Each illness has its own symptoms, but common signs of mental illness in adults and adolescents can include the following:

  • Excessive worrying or fear. In young children this can result in fighting to avoid bed or school. 
  • Feeling excessively sad or low.
  • Confused thinking or problems concentrating and learning. For kids this could result in a change in school performance. 
  • Extreme mood changes, including uncontrollable “highs” or feelings of euphoria.
  • Prolonged or strong feelings of irritability or anger.
  • Avoiding friends and social activities. 
  • Difficulties understanding or relating to other people.
  • Changes in sleeping habits, or feeling tired and low energy.
  • Changes in eating habits, such as increased hunger or lack of appetite.
  • Difficulty perceiving reality (delusions or hallucinations, in which a person experiences and senses things that don't exist).
  • Inability to perceive changes in one’s own feelings, behavior or personality or a “lack of insight.”
  • Abuse of substances like alcohol or drugs.
  • Multiple physical ailments without obvious causes (such as headaches, stomach aches, or vague and ongoing aches and pains).
  • Thinking about suicide.
  • Inability to carry out daily activities or handle daily problems and stress.
  • An intense fear of weight gain or concern with appearance.
  • Hyperactive behavior.
  • Frequent nightmares.
  • Frequent disobedience or aggression.
  • Frequent temper tantrums.

It can be difficult for parents to differentiate normal adolescent changes from mental health symptoms, according to the National Council for Behavioral Health. It’s a topic discussed during  the agency’s Youth Mental Health First Aid courses — offered locally by Montgomery County’s Alcohol, Drug Addiction and Mental Health Board.

RELATED: Teen suicide: One mother’s story

For example it’s typical for some teens to withdraw from their family to spend more time with friends, the course material says. But a teen who is withdrawing from even their friends could be showing a warning sign of mental illness.
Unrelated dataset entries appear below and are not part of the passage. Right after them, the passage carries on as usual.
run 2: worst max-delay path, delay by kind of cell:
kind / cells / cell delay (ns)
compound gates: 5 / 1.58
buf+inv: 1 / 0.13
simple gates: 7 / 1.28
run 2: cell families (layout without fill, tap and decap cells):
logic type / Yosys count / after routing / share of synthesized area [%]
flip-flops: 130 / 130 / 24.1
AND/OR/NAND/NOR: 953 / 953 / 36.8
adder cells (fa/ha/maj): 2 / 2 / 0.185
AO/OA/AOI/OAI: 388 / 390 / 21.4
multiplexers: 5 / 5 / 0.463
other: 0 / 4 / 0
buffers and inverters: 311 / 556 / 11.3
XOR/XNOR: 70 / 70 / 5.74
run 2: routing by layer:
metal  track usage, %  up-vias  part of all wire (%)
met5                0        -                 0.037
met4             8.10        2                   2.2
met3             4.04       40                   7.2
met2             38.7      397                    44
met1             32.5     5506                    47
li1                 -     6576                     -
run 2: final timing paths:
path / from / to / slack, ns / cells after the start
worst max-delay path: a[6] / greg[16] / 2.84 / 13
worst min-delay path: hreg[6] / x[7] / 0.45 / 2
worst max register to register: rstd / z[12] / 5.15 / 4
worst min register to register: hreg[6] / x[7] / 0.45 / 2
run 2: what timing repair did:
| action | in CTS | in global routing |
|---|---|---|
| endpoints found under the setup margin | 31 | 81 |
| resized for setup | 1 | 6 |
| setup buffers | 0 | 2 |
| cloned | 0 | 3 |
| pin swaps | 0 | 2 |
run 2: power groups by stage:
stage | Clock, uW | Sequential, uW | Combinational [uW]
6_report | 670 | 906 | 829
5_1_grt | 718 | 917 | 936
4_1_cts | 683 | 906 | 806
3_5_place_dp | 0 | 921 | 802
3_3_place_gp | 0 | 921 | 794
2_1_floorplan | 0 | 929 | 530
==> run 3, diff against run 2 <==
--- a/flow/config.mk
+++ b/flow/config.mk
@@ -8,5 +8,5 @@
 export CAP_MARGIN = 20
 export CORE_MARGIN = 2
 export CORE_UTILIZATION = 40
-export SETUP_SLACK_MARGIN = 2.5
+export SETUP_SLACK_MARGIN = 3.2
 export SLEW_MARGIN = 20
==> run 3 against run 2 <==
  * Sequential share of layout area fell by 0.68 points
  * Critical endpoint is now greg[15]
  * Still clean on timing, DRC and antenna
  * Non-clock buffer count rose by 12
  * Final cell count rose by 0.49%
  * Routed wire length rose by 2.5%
From an optimization exercise on the open Yosys and OpenROAD flow, aimed at small area, a short achievable clock period and few clock cycles per item; shortcuts taken in it are not production practice.
RTL that was checked went through simulation tests only; none was proved equivalent to the original.
Power and IR drop assume default switching activity.

sierra:
==> flow/design.v (excerpt) <==
module  ATCONV(
	input		clk,
	input		reset,
	output 	    busy,
	input		ready,
	output reg	[11:0]	iaddr,
	input signed [12:0]	idata,
	output	reg 	cwr,
	output  reg	[11:0]	caddr_wr,
	output reg 	[12:0] 	cdata_wr,
	output	reg 	crd,       
	output  reg	[11:0] 	caddr_rd,
	input 	[12:0] 	cdata_rd,
	output reg 	csel
	);
clock: 10.0 ns
lec_check: 0
cap_margin: 20
core_margin: 2
core_utilization: 40
cts_cluster_diameter: 100
cts_cluster_size: 30
slew_margin: 20
standard.sh (not shown) runs the stock make flow with config.mk's settings and CLKGATE_MAP_FILE= SYNTH_SCRIPT=/design/flow/synth_recipe.tcl, a recipe that flattens the netlist after the stock synthesis.
==> flow/flow/run.sh <==
#!/bin/bash
set -euo pipefail
export BUFFER_PORTS_ARGS="-buffer_cell sky130_fd_sc_hd__buf_2"
export SETUP_SLACK_MARGIN=6.9
bash standard.sh > standard.log 2>&1
Input-level comparison between yarrow and sierra:
--- a/flow/design.v
+++ b/flow/design.v
@@ -8,31 +8,31 @@
 	input signed [12:0]	idata,
 	output	reg 	cwr,
 	output  reg	[11:0]	caddr_wr,
 	output reg 	[12:0] 	cdata_wr,
 	output	reg 	crd,       
 	output  reg	[11:0] 	caddr_rd,
 	input 	[12:0] 	cdata_rd,
 	output reg 	csel
 	);
 	localparam K = 4;           
 	localparam L = K + 2;       
-	function gt9;
-		input [8:0] a, b;
+	function gt13;
+		input [12:0] a, b;
 		reg g;
 		integer i;
 		begin
 			g = 1'b0;
-			for (i = 0; i < 9; i = i + 1)
+			for (i = 0; i < 13; i = i + 1)
 				g = (a[i] & ~b[i]) | (~(a[i] ^ b[i]) & g);
-			gt9 = g;
+			gt13 = g;
 		end
 	endfunction
 	function [9:0] dec10;
 		input [9:0] x;
 		reg c;
 		integer i;
 		begin
 			c = 1'b1;
 			for (i = 0; i < 10; i = i + 1) begin
 				dec10[i] = x[i] ^ c;
 				c = c & ~x[i];
@@ -103,30 +103,30 @@
 			wvp <= 4'b0000;
 			flp <= 3'b000;
 		end else begin
 			wvp <= {wvp[2:0], wv & run};
 			flp <= {flp[1:0], fl};
 		end
 	end
 	reg [17*L-1:0] Pring;
 	reg [16*L-1:0] Nring;
 	wire [15:0] sx2 = {{3{x2[12]}}, x2};
 	wire [15:0] spx = {{3{pix[12]}}, pix};
-	wire [15:0] v   = sx2 + spx + {x1[12], x1, 2'b00};                          
+	wire [15:0] v   = sx2 + spx + {x1[12], x1, 2'b00} + 16'd47;                 
 	reg  [15:0] Vr;
 	always @(posedge clk)
 		Vr <= v;
 	wire [15:0] Nh = Nring[15:0];
 	wire [15:0] Xo = flp[2] ? Nh : Vr;
 	wire [16:0] t2 = Pring[16:0] - {Xo[15], Xo};    
-	wire [16:0] Pn = {x2, 4'b0000} + {x2[12], x2, 3'b000} - {Vr, 1'b0} - {Nh[15], Nh} - 17'd188;
+	wire [16:0] Pn = {x2, 4'b0000} + {x2[12], x2, 3'b000} - {Vr, 1'b0} - {Nh[15], Nh};
 	reg  [12:0] t2r;
 	always @(posedge clk) begin
 		Pring <= {Pn, Pring[17*L-1:17]};
 		Nring <= {Vr, Nring[16*L-1:16]};
 		t2r   <= t2[16:4];
 	end
 	wire ok0 = ~t2r[12] & (|t2r[11:0]) & (t2r[11:0] < 12'hFF5);
 	wire [12:0] l0 = {1'b0, t2r[11:0] & {12{ok0}}};
 	reg [2:0] wg;
 	reg [1:0] wj;
 	reg       wrp, wpar;
@@ -145,48 +145,48 @@
 						if (wrp) wg <= wg + 3'd1;
 					end
 				end
 			end
 		end
 	end
 	wire [5:0] wrow = {wg, wj, wrp};
 	wire [5:0] wcol = {wk ^ {5{~wpar}}, wpar};
 	reg [12:0] pc;             
 	reg        pst, pwp, c0;
 	reg        rv, r0;
-	reg [8:0]  rdr, mx;
+	reg [12:0] rdr, mx;
 	reg        rd;             
 	reg        done;           
 	wire [12:0] pcn = pc + {12'd0, rd};
 	wire [2:0] st = tail ? 3'd2 : 3'd3;
 	wire [2:0] wc = tail ? 3'd4 : 3'd5;
 	reg  [3:0]  rg;            
 	reg         pen;
 	wire [2:0]  pg  = pc[11:9];
 	wire [4:0]  pj  = pc[8:4];
 	wire [3:0]  pg1 = {1'b0, pg} + 4'd1;
 	wire        lst = b[0] & cp;                       
 	wire        r_same = ({1'b0, pg} < rg) | (({1'b0, pg} == b[4:1]) & lst & ({1'b0, pj} + 6'd4 <= s));
 	wire        r_j1   = ({1'b0, pg} < rg) | (({1'b0, pg} == b[4:1]) & lst & ({1'b0, pj} + 6'd5 <= s));
 	wire        r_g1   = ~pg1[3] & ((pg1 < rg) | ((pg1 == b[4:1]) & lst & (s >= 6'd4)));
 	wire        pen_n  = ~pc[12] & ((~pst | (pc[3:2] != 2'b11)) ? r_same :
 	                                (pj != 5'd31) ? r_j1 : r_g1);
 	wire rd_next = run & ~done & ((ci == st) ? pen :
 	               ((ci == st + 3'd1) | (ci == 3'd0) | (ci == 3'd1)) ? pst : 1'b0);
 	wire [9:0]  l1a = dec10(pc[11:2]);
-	wire [8:0]  mxi = {1'b0, mx[8:1]} + {8'd0, mx[0]};
-	wire [12:0] l1 = {mxi, 4'b0000};
+	wire [8:0]  mxi = mx[12:4] + 9'd1;
+	wire [12:0] l1 = (mx[3:0] != 4'd0) ? {mxi, 4'b0000} : mx;
 	wire wr1  = (ci == wc) & pwp;
 	always @(posedge clk) begin
-		rdr <= {cdata_rd[11:4], |cdata_rd[3:0]};
-		if (rv) mx <= (r0 | gt9(rdr, mx)) ? rdr : mx;
+		rdr <= cdata_rd;
+		if (rv) mx <= (r0 | gt13(rdr, mx)) ? rdr : mx;
 		crd <= rd_next;
 		pen <= pen_n;
 		caddr_rd <= (run & ~done) ? {pcn[11:9], pcn[3:2], pcn[1], pcn[8:4], pcn[0]} : 12'd0;
 		cdata_wr <= wr1 ? l1 : l0;
 		caddr_wr <= wr1 ? {2'b00, l1a[9:7], l1a[1:0], l1a[6:2]} : {wrow, wcol};
 		if (!run) iaddr <= 12'd63;
 		else iaddr <= {rowc, col};
 	end
 	always @(posedge clk) begin
 		busy_r <= ~reset & (run ? ~done : ready);
 		cwr    <= ~reset & run & ~done & (wvp[3] | wr1);
## What came out
Growth of design area from synthesis to finish in yarrow vs sierra: down 2.0 points
Looking at power across both flows, yarrow is the stronger of the two, with sierra trailing.
Of yarrow and sierra, sierra shows the lower sum of net half-perimeters after detailed placement, with yarrow above it.
The total of fill cells in the finished design reported for yarrow is greater than that of sierra by 270.
Area: yarrow vs sierra -> yarrow larger
Compared with sierra, yarrow shows a lower global routing met3 resource utilization.
yarrow ended with less non-clock buffer count than sierra.
NOTE: final critical-path share of the clock period in yarrow falls short of that of sierra
For yarrow, the leading power group was sequential cells, unlike sierra, where it was combinational cells.
Worst hold slack after final layout in yarrow vs sierra: up 0.032 ns
Cmp yarrow and sierra / DRC marker count from the first detailed-route iteration / lower: sierra
Delta (yarrow minus sierra): combinational fraction of design power shrank by 4.3 points; path length in cells of the critical path down 13; time the worst path needs with I/O delays and setup decreased 0.33 ns.
Against sierra, yarrow comes in about 5.4% lower on internal power.
Testbench counts of yarrow, summed over its fixed seeds: cycles 216,096, images 32.
Function not checked in sierra: the RTL went through the layout flow alone.

## the reference run
ATCONV, a different RTL version from the one above (not shown whole).
For scale: ~410 flip-flops.
Settings: LEC_CHECK=0, CAP_MARGIN=20, CORE_MARGIN=2, CORE_UTILIZATION=40, CTS_CLUSTER_DIAMETER=100, CTS_CLUSTER_SIZE=30, SLEW_MARGIN=20; clock period 10.0 ns.
Scripts as last shown in full above: flow/flow/run.sh
Looking at the reports, the reference run completed the entire flow and the layout it produced met the timing, design-rule and antenna checks.
Input-level comparison between the trial run and the reference run:
diff --git a/flow/design.v b/flow/design.v
--- a/flow/design.v
+++ b/flow/design.v
@@ -7,18 +7,41 @@
 	output reg	[11:0]	iaddr,
 	input signed [12:0]	idata,
 	output	reg 	cwr,
 	output  reg	[11:0]	caddr_wr,
 	output reg 	[12:0] 	cdata_wr,
 	output	reg 	crd,       
-	output  	[11:0] 	caddr_rd,
+	output  reg	[11:0] 	caddr_rd,
 	input 	[12:0] 	cdata_rd,
 	output reg 	csel
 	);
 	localparam K = 4;           
 	localparam L = K + 2;       
+	function gt13;
+		input [12:0] a, b;
+		reg g;
+		integer i;
+		begin
+			g = 1'b0;
+			for (i = 0; i < 13; i = i + 1)
+				g = (a[i] & ~b[i]) | (~(a[i] ^ b[i]) & g);
+			gt13 = g;
+		end
+	endfunction
+	function [9:0] dec10;
+		input [9:0] x;
+		reg c;
+		integer i;
+		begin
+			c = 1'b1;
+			for (i = 0; i < 10; i = i + 1) begin
+				dec10[i] = x[i] ^ c;
+				c = c & ~x[i];
+			end
+		end
+	endfunction
 	function [12:0] inc13;
 		input [12:0] x;
 		input ci;
 		reg c;
 		integer i;
 		begin
@@ -135,13 +158,12 @@
 	reg        pst, pwp, c0;
 	reg        rv, r0;
 	reg [12:0] rdr, mx;
 	reg        rd;             
 	reg        done;           
 	wire [12:0] pcn = pc + {12'd0, rd};
-	assign caddr_rd = {pc[11:9], pc[3:2], pc[1], pc[8:4], pc[0]};
 	wire [2:0] st = tail ? 3'd2 : 3'd3;
 	wire [2:0] wc = tail ? 3'd4 : 3'd5;
 	reg  [3:0]  rg;            
 	reg         pen;
 	wire [2:0]  pg  = pc[11:9];
 	wire [4:0]  pj  = pc[8:4];
@@ -151,61 +173,61 @@
 	wire        r_j1   = ({1'b0, pg} < rg) | (({1'b0, pg} == b[4:1]) & lst & ({1'b0, pj} + 6'd5 <= s));
 	wire        r_g1   = ~pg1[3] & ((pg1 < rg) | ((pg1 == b[4:1]) & lst & (s >= 6'd4)));
 	wire        pen_n  = ~pc[12] & ((~pst | (pc[3:2] != 2'b11)) ? r_same :
 	                                (pj != 5'd31) ? r_j1 : r_g1);
 	wire rd_next = run & ~done & ((ci == st) ? pen :
 	               ((ci == st + 3'd1) | (ci == 3'd0) | (ci == 3'd1)) ? pst : 1'b0);
-	wire [9:0]  l1a = pc[11:2] - 10'd1;
+	wire [9:0]  l1a = dec10(pc[11:2]);
 	wire [8:0]  mxi = mx[12:4] + 9'd1;
 	wire [12:0] l1 = (mx[3:0] != 4'd0) ? {mxi, 4'b0000} : mx;
 	wire wr1  = (ci == wc) & pwp;
 	always @(posedge clk) begin
 		rdr <= cdata_rd;
-		if (rv) mx <= (r0 | (rdr > mx)) ? rdr : mx;
+		if (rv) mx <= (r0 | gt13(rdr, mx)) ? rdr : mx;
 		crd <= rd_next;
 		pen <= pen_n;
+		caddr_rd <= (run & ~done) ? {pcn[11:9], pcn[3:2], pcn[1], pcn[8:4], pcn[0]} : 12'd0;
 		cdata_wr <= wr1 ? l1 : l0;
 		caddr_wr <= wr1 ? {2'b00, l1a[9:7], l1a[1:0], l1a[6:2]} : {wrow, wcol};
 		if (!run) iaddr <= 12'd63;
 		else iaddr <= {rowc, col};
 	end
-	always @(posedge clk)
+	always @(posedge clk) begin
 		busy_r <= ~reset & (run ? ~done : ready);
+		cwr    <= ~reset & run & ~done & (wvp[3] | wr1);
+		csel   <= ~reset & run & ~done & wr1;
+	end
 	always @(posedge clk or posedge reset) begin
 		if (reset) begin
 			done <= 1'b0;
 			run <= 1'b0;
 			ci <= 3'd1; s <= 6'd0; cp <= 1'b0; b <= 5'd0;
 			pc <= 13'd0; pst <= 1'b0; pwp <= 1'b0; c0 <= 1'b0; rg <= 4'd0;
 			rv <= 1'b0; r0 <= 1'b0;
-			rd <= 1'b0; cwr <= 1'b0; csel <= 1'b0;
+			rd <= 1'b0;
 		end else begin
 			rv <= rd;
 			r0 <= c0;
 			rg <= ((s >= 6'd2) | cp | b[0]) ? b[4:1] : ((b[4:1] == 4'd0) ? 4'd0 : b[4:1] - 4'd1);
 			if (!run) begin
 				run <= ready;
-				cwr <= 1'b0;
 				rd <= 1'b0;
-				csel <= 1'b0;
 				c0 <= 1'b0;
 			end else if (done) begin
 				run <= 1'b0;
 				ci <= 3'd1; s <= 6'd0; cp <= 1'b0; b <= 5'd0;
 				pc <= 13'd0; pst <= 1'b0; pwp <= 1'b0; c0 <= 1'b0; done <= 1'b0;
-				rd <= 1'b0; cwr <= 1'b0; csel <= 1'b0;
+				rd <= 1'b0;
 			end else begin
 				ci <= n_ci; s <= n_s; cp <= n_cp; b <= n_b;
 				pc <= pcn;
 				rd <= rd_next;
 				c0 <= (ci == st) & pen;
 				if (ci == st) begin
 					pst <= pen;
 					pwp <= pst;
 				end
-				cwr  <= wvp[3] | wr1;
-				csel <= wr1;
 				done <= wr1 & (l1a == 10'h3FF);
 			end
 		end
 	end
 endmodule
Summary of the trial run over the reference run: highest achievable clock rate rose by 2.3%, sequential cell fraction of total power fell by 3.0 points, post-cts resize count fell by 12, layout-stage area growth over the synthesis result rose by 0.31 points. Per the comparison of the trial run with the reference run, cell count fell by 3.1%, wire length on met3 picked up an extra 14%. Per the comparison of the trial run with the reference run, cell area went down 2.0%; net switching power moved up.
Testbench counts of the trial run, summed over its fixed seeds: cycles 216,096, images 32.
For the reference run, only the layout was checked, not whether the RTL still works.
Teens also may move away from childhood interests and hobbies as they age, but a warning sign would be if they don’t replace those interests with something else. 

“If you think you notice symptoms, schedule an appointment with a licensed psychiatrist or psychologist as soon as you can, or if that is not possible, then with your pediatrician or primary care physician,” NAMI recommends. 

Resources for parents:

Dayton Children’s Mental Health Resource Connection hotline is staffed by trained, licensed social workers. They can connect callers to the best resources in the community for their child’s needs and will follow up to make sure there aren’t any barriers to getting care. 

Conditions that can be evaluated by a liaison include, but are not limited to, emotional issues, anger issues, eating disorders, behavioral issues, anxiety, family conflicts or depression. 

The service is free and a list of all available mental health resources is available and searchable at www.childrensdayton.org/patients-visitors/services/behavioral-health/resources/mental-health-resource-connection.

Samaritan Behavioral Health has an assessment program specifically for children age 6 and younger who experience attention issues or hyperactivity, trauma, developmental issues including autism, and behavioral concerns including aggressive behavior. Call 937-734-4310.

Additional helplines:

American Psychiatric Association Answer Center, 1-888-35-PSYCH (77924).

American Psychological Association Public Education Line, 1-800-964-2000.

National Suicide Prevention Lifeline, 1-800-273-TALK (8255).

National Alliance on Mental Illness, www.nami.org or 1-800-950-NAMI.